25 SAP Data Intelligence Real-Time Scenario-Based Interview Questions

1.

Your data pipeline pulling data from an SAP S/4HANA OData service is failing intermittently. How would you trace the failure inside Data Intelligence and ensure pipeline resilience?

2.

A large file (20 GB CSV) from Amazon S3 must be processed daily. How would you design the Data Intelligence pipeline to handle it efficiently without memory issues?

3.

You need to load data from SAP BW/4HANA into Azure Data Lake using Data Intelligence. What operators and connection settings would you use?

4.

Your Graph pipeline has performance bottlenecks when doing complex transformations. How do you debug and optimize pipelines inside Modeler?

5.

You have to convert unstructured PDF invoices into structured data and push it into SAP HANA Cloud. How would you design the DI solution?

6.

A machine learning model deployed in Data Intelligence must be retrained whenever new transactional data is available. How do you automate this using DI pipelines?

7.

Your source system uses Kafka but the target is SAP Data Warehouse Cloud. How would you build this real-time streaming integration?

8.

A pipeline fails because the HANA type mapping for integers and decimals is inconsistent. How would you fix schema mismatch issues?

9.

An SFTP connection to a vendor server fails during runtime. How do you troubleshoot Connection Management and Agent Health in DI?

10.

You must orchestrate a complex workflow: extract → cleanse → enrich → load → ML scoring. How would you structure the graph in Modeler?

11.

Your business wants audit logs for every pipeline execution. How do you implement monitoring using the Monitoring Dashboard and Metadata Explorer?

12.

Your DI job loads duplicate sales records into HANA Cloud.
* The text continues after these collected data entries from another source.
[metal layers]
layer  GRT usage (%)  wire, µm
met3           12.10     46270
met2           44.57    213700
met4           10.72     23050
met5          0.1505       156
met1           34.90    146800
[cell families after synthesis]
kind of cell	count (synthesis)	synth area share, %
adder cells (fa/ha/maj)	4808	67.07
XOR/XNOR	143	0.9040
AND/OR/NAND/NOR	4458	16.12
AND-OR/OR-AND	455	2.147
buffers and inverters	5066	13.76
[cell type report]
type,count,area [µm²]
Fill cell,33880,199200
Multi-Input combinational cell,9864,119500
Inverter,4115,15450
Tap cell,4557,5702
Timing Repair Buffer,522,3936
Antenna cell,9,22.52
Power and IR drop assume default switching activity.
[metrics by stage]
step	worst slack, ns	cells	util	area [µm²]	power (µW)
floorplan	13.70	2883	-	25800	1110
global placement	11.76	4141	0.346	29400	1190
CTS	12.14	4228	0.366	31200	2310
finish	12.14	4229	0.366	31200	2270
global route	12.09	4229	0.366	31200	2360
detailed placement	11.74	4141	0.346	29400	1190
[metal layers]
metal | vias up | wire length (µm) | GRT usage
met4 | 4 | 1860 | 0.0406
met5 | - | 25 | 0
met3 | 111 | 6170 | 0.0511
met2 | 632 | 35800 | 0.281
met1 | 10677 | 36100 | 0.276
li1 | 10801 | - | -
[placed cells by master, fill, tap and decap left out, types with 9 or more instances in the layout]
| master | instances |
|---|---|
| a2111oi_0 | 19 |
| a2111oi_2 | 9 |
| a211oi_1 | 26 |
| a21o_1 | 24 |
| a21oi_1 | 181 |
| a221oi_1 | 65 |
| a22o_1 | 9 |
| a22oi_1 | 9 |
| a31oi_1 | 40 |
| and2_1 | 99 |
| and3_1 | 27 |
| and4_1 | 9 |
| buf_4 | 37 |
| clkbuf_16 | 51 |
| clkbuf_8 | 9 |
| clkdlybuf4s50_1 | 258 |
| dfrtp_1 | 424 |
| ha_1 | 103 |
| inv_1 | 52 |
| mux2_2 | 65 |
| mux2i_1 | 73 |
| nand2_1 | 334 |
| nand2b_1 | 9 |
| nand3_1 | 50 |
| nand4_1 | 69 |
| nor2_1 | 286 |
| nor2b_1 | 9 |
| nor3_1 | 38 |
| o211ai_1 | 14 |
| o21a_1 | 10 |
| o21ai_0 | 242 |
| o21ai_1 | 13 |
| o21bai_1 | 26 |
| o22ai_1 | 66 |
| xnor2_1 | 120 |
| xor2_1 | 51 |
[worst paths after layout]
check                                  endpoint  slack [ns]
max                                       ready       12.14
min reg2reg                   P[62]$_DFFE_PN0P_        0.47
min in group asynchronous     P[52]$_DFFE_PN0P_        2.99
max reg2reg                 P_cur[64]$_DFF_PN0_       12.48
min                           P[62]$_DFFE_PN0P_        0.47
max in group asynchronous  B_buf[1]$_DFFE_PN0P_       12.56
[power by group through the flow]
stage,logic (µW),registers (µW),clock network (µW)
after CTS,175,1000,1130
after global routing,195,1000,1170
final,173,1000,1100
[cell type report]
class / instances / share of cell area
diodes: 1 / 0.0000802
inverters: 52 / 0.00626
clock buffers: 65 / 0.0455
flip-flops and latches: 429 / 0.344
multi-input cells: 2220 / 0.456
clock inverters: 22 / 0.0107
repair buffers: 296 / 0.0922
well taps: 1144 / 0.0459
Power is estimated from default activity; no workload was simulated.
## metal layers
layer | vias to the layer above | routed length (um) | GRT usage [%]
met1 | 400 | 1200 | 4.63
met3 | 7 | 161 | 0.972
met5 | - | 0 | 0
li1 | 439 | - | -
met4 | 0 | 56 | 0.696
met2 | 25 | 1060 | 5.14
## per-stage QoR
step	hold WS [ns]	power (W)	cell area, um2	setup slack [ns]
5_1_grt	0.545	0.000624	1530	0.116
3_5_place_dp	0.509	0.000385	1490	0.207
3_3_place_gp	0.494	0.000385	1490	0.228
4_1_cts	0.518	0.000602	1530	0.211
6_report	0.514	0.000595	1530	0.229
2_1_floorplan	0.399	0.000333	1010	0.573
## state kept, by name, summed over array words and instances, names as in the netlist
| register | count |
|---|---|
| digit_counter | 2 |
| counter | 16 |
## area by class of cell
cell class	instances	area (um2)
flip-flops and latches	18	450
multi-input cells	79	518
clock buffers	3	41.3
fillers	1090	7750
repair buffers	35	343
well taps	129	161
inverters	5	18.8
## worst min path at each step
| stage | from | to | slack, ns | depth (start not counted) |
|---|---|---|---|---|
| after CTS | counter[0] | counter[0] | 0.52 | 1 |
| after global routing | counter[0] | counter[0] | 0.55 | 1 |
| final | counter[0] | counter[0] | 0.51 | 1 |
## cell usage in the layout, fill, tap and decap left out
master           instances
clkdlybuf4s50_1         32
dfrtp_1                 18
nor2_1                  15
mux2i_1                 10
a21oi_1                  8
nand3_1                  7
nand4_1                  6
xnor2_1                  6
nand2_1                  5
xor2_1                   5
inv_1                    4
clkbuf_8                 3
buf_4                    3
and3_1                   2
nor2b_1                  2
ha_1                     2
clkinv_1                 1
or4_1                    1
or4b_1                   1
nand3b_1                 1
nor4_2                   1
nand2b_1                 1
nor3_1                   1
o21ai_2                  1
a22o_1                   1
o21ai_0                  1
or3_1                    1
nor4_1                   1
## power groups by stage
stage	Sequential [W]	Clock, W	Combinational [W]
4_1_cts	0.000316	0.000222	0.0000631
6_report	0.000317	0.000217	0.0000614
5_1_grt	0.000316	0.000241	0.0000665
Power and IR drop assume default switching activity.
[flow/design.v]
module Blink #(
  parameter FREQ = 25000000,
  parameter SECS = 1
)(
  input  clk_i,
  output led_o
);
  localparam            DIV = FREQ*SECS;
  reg                   led = 0;
  reg [$clog2(DIV)-1:0] cnt = 0;
  always @(posedge clk_i) begin
    if (cnt == DIV-1) begin
      cnt <= 0;
      led <= ~led;
    end else begin
      cnt <= cnt + 1;
    end
  end
  assign led_o = led;
endmodule
[flow/run.sh]
#!/bin/bash
# OpenROAD 26Q1-2900-gdf79404cd8, Yosys 0.63+post, stock flow scripts
make -C /OpenROAD-flow-scripts/flow DESIGN_CONFIG=/design/flow/config.mk WORK_HOME=/design/flow/orfs finish
==> flow/run.sh <==
#!/bin/bash
# OpenROAD 26Q1-2900-gdf79404cd8, Yosys 0.63+post, stock flow scripts
make -C /OpenROAD-flow-scripts/flow DESIGN_CONFIG=/design/flow/config.mk WORK_HOME=/design/flow/orfs finish
==> flow/config.mk <==
export PLATFORM = sky130hd
export DESIGN_NAME = adder_8_reg
export DESIGN_NICKNAME = adder_8_reg
export VERILOG_FILES = /design/flow/design.v
export SDC_FILE = /design/flow/constraint.sdc
export NUM_CORES = 4
export LEC_CHECK = 1
export CORE_AREA = 10 10 70 70
export DIE_AREA = 0 0 80 80
==> flow/constraint.sdc <==
current_design adder_8_reg

set clk_period 2.9
set clk_io_pct 0.2

create_clock -name clk0 -period $clk_period

set non_clock_inputs [all_inputs -no_clocks]
set_input_delay [expr $clk_period * $clk_io_pct] -clock clk0 $non_clock_inputs
set_output_delay [expr $clk_period * $clk_io_pct] -clock clk0 [all_outputs]
`./config.mk`:
```
export PLATFORM = sky130hd
export DESIGN_NAME = cyclic_buffer
export DESIGN_NICKNAME = cyclic_buffer
export VERILOG_FILES = /design/flow/design.v
export SDC_FILE = /design/flow/constraint.sdc
export NUM_CORES = 4
export LEC_CHECK = 1
export CORE_AREA = 10 10 70 70
export DIE_AREA = 0 0 80 80
```
`./constraint.sdc`:
```
current_design cyclic_buffer

set clk_period 2.6
set clk_io_pct 0.2

create_clock -name clk0 -period $clk_period [get_ports {clk}]

set non_clock_inputs [all_inputs -no_clocks]
set_input_delay [expr $clk_period * $clk_io_pct] -clock clk0 $non_clock_inputs
set_output_delay [expr $clk_period * $clk_io_pct] -clock clk0 [all_outputs]
```
`./design.v`:
```
module ssegment_display(
    input wire[3:0] value,
    output reg [6:0] segments 
);
    always @(*) begin
        case(value)
            4'h0: segments = 7'b1111110;
            4'h1: segments = 7'b0110000;
            4'h2: segments = 7'b1101101;
            4'h3: segments = 7'b1111001;
            4'h4: segments = 7'b0110011;
            4'h5: segments = 7'b1011011;
            4'h6: segments = 7'b1111101; 
            4'h7: segments = 7'b1110000;
            4'h8: segments = 7'b1111111;
            4'h9: segments = 7'b1111011;
            4'hA: segments = 7'b1110111;
            4'hB: segments = 7'b0011111;
            4'hC: segments = 7'b1001110;
            4'hD: segments = 7'b0111101;
            4'hE: segments = 7'b1001111;
            4'hF: segments = 7'b1000111;
            default: segments = 7'b0000000;
        endcase
    end
endmodule
module cyclic_buffer(
    input wire clk,
    input wire reset,
    input wire btn,
    output wire [6:0] segments
);
    reg [3:0] buffer;
    reg btn_previous;
    wire btn_pressed = btn & (~btn_previous);
    always @(posedge clk or posedge reset) begin
        if (reset) begin
            btn_previous <= 0;
            buffer <= 0;
        end else begin
            btn_previous <= btn;
            if (btn_pressed)
                buffer <= (buffer == 4'b1111) ? 0 : buffer + 1;            
        end
    end
    ssegment_display show(
        .value(buffer),
        .segments(segments)
    );
endmodule
```
`./run.sh`:
```
#!/bin/bash
# OpenROAD 26Q1-2900-gdf79404cd8, Yosys 0.63+post, stock flow scripts
make -C /OpenROAD-flow-scripts/flow DESIGN_CONFIG=/design/flow/config.mk WORK_HOME=/design/flow/orfs finish
```
==> changes_impl.md <==
### Physical design

* R2R depth at 4
* CTS Sinks at 5
* Nature of the critical path endpoint: output pin
* Io pins at 10
* CTS H-tree lvls at 1
* Core area at 3420 um^2
* First-pass GRT wire length at 1.77 mm
* WHS at 0.480 ns
* Pin count of the biggest net entering global routing at 18
* DP Worst Slack at 0.321 ns
* Num CTS Buffers at 3
* Die X at 80 um
* Max_cap viols at 0
* Most frequent logic cell in the layout: clkdlybuf4s50_1
* Initial antenna violation count at 0
* Clock root cell: clkbuf_4
* YS chip area at 504 um^2
* Mapped Cells at 57
* Worst setup margin at 0.162 ns
* Distinct lib cells at 24
* Status: completed
* Starting DRT DRC Count at 19
* Share of cells above drive strength 1 at 14.9%
* Grt ovf at 0
* Yosys aoi share at 23.8%
* Log Warnings at 33
* Post-Route Utilization at 19.0%
* Largest stage delay, worst path at 0.49 ns
* Synth mux share at 2.98%
* Final hold violation count at 0
* Non-filler cells in the finished layout at 113
* Total setup buffers inserted after CTS at 0
* Simple-Gate Area Share at 17.1%
* Switching Share at 38.4%
* Longest Clk Path Bufs at 2
* RR Endpoint: buffer[0]
* Final Max Slew Viols at 0
* Critical path peak fanout at 8
* PostCTS Resize Cnt at 0
* Clock slew at reported path FFs at 0.04 ns
* Worst path cell trace: inv_1, ha_1, mux2_4, a22oi_2, clkdlybuf4s50_1
* Reg2reg start: buffer[0]
* Adder-Cell Fraction of Synth Area at 19.9%
* DR vias/cell at 3.56
* Clock network fraction of total power at 13.3%
* Starting density of the core at 14.8%
* Die Height at 80 um
* Dpl hpwl at 783 um
* Critical path type: reg -> out
* Max VDD drop at 0.252 mV
* Design Area, Final at 651 um^2
* IO buf count at 9
* Setup violators final at 0
* CP top delay family: buffers and inverters
* Total Power at 0.659 mW
* Startpoint type of the worst setup path: flop
* Worst path arrival time at 1.92 ns
* Main logic family: AND-OR/OR-AND gates
* Vias at 402
* Skew-Pair Late Insertion Delay at 0.24 ns
* #FFs+latches synth at 5
* Unrepaired setup endpoints after global routing: yes
* R2R Setup Slk at 1.38 ns
* Psw at 0.253 mW
* Yosys Instances at 57
* Combinational share of power at 57.8%
* Final GP Congestion at 0.726
* Post-Synthesis Cell Area at 504 um^2
* Worst EP required at 2.08 ns
* Setup crit start: buffer[1]
* Number of global-route vias before repair at 403
* Xor/xnor share at 1.74%
* Max_slew headroom at 67.2%
* Minimum clock period at 2.44 ns
* Worst Tran Pin Value at 0.493 ns
* Hold Path Class: in -> async
* Setup TNS at 0 ns
* Final Skew at 0.00112 ns
* Fin crit share at 93.8%
* CTS tree: built
* Tot GR Track Use at 3.25%
* Routed WL at 961 um
* Ys Warns at 2
* PD cells at 1010 nW/um^2
* Row cnt at 21
* Seq share, synth at 24.8%
* Internal Power at 0.406 mW
* F_max at 410 MHz
* Top Layout Cells: clkdlybuf4s50_1, ha_1, a21oi_1
* Static Leakage at 0.264 nW
* Routed WL per cell at 8.50 um
* Layout Area Growth over Synthesis at 29.0%
* CTS Hold Bufs at 0
* Post-DRT Antenna Nets at 0
* Worst path bufs/invs at 2
* ANT cells at 0
* CP max stage cell: clkdlybuf4s50_1
* Chip area at 6400 um^2
* Post-Place Cells at 109
* DP Area at 622 um^2
* Drc violations at 0
* Part of the power in registers at 29.0%
* Syn avg cell area at 8.85 um^2
* DR pass1 iterations at 3
[cell families after synthesis]
family | after synthesis
buf+inv | 8
xor+xnor | 1
mux | 1
fa+ha+maj | 8
compound gates | 18
simple gates | 16
flops | 5
[sequential cells by signal, summed over array words and instances (netlist names)]
name	count
btn_previous	1
buffer	4
[worst max path at each step]
| stage | cells after the start | end | slack, ns |
|---|---|---|---|
| final | 5 | segments[0] | 0.16 |
| after CTS | 5 | segments[0] | 0.06 |
| after global routing | 6 | segments[1] | -0.02 |
[cell type report]
cell class | instances | area, um^2
clock buffer | 4 | 26.3
timing repair buffer | 9 | 90.1
tap | 46 | 57.6
fill | 390 | 2770
sequential | 5 | 128
inverter | 5 | 18.8
multi-input combinational | 44 | 330
[layer usage]
| layer | GRT usage, % | routed length (um) |
|---|---|---|
| met5 | 0 | 0 |
| met4 | 0.528 | 0 |
| met3 | 0.909 | 47 |
| met2 | 5.30 | 426 |
| met1 | 4.23 | 487 |
[cell usage after synthesis]
master	n	area [um^2]
a32oi_1	1	8.76
buf_6	2	22.5
nand3_2	1	10.0
nand3b_1	2	15.0
dfrtp_1	5	125
buf_4	1	7.51
o21ai_0	2	10.0
nand2_1	6	22.5
a21oi_1	7	35.0
mux2_4	1	15.0
ha_1	8	100
nor2b_1	1	6.26
nor2_1	2	7.51
inv_2	1	3.75
o32a_1	1	10.0
a22oi_2	1	12.5
nor3b_1	1	7.51
xnor2_1	1	8.76
nand2b_1	2	12.5
inv_1	4	15.0
o41ai_2	1	16.3
a21o_1	1	7.51
nor3_1	1	5.00
o21ai_1	4	20.0
[worst register-to-register path: stages, from the launching register on]
cell and delay (ns):
dfrtp_2 0.46, ha_1 0.24, nand3_2 0.09, nor3b_1 0.17
a21o_1 0.15
[power groups by stage]
stage	sequential (mW)	combinational, mW	clock, mW
4_1_cts	0.189	0.394	0.0926
5_1_grt	0.204	0.439	0.0985
6_report	0.191	0.381	0.0874
No activity file was given, so power comes from the tool's default toggle rates.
How would you handle deduplication inside the pipeline?

13.

You want to schedule pipelines hourly and maintain separate runtime states for dev, test, and prod. What is your approach to version management?

14.

Your pipeline processes JSON messages, but the target table in HANA Cloud requires relational format. How would you design the transformation?

15.

Business wants a rule-based data quality check (e.g., missing customer name, negative quantities). How do you implement data quality validation inside the pipeline?

16.

Your DI discovery job cannot detect lineage for a source dataset in SAP BW. What steps do you take to enable lineage in Metadata Explorer?

17.

A custom Python operator fails due to missing external libraries. How do you package and deploy libraries in Data Intelligence?

18.

You need to store intermediate pipeline results for reprocessing. Which DI storage options do you use and why?

19.

A pipeline must write into both SAP HANA Cloud and Google BigQuery. How do you design multi-target output?

20.

You want to enforce data masking for personal data (PII) before sending to non-SAP systems. Explain your masking/obfuscation strategy.

21.

A memory leak occurs in a custom operator written in Python. How would you troubleshoot operator logs and container runtime?

22.

A new business requirement needs a REST API that returns processed pipeline results. How do you expose pipeline output as an API in DI?

23.

You have to integrate SAP Data Intelligence with SAP DataSphere. What operators/configurations would you use?

24.

Pipeline performance degrades over time. How will you use the System Management tools to check CPU/Memory/Container scaling?

25.

You must migrate pipelines from Data Hub to Data Intelligence Cloud. What is your migration strategy and what compatibility issues do you expect?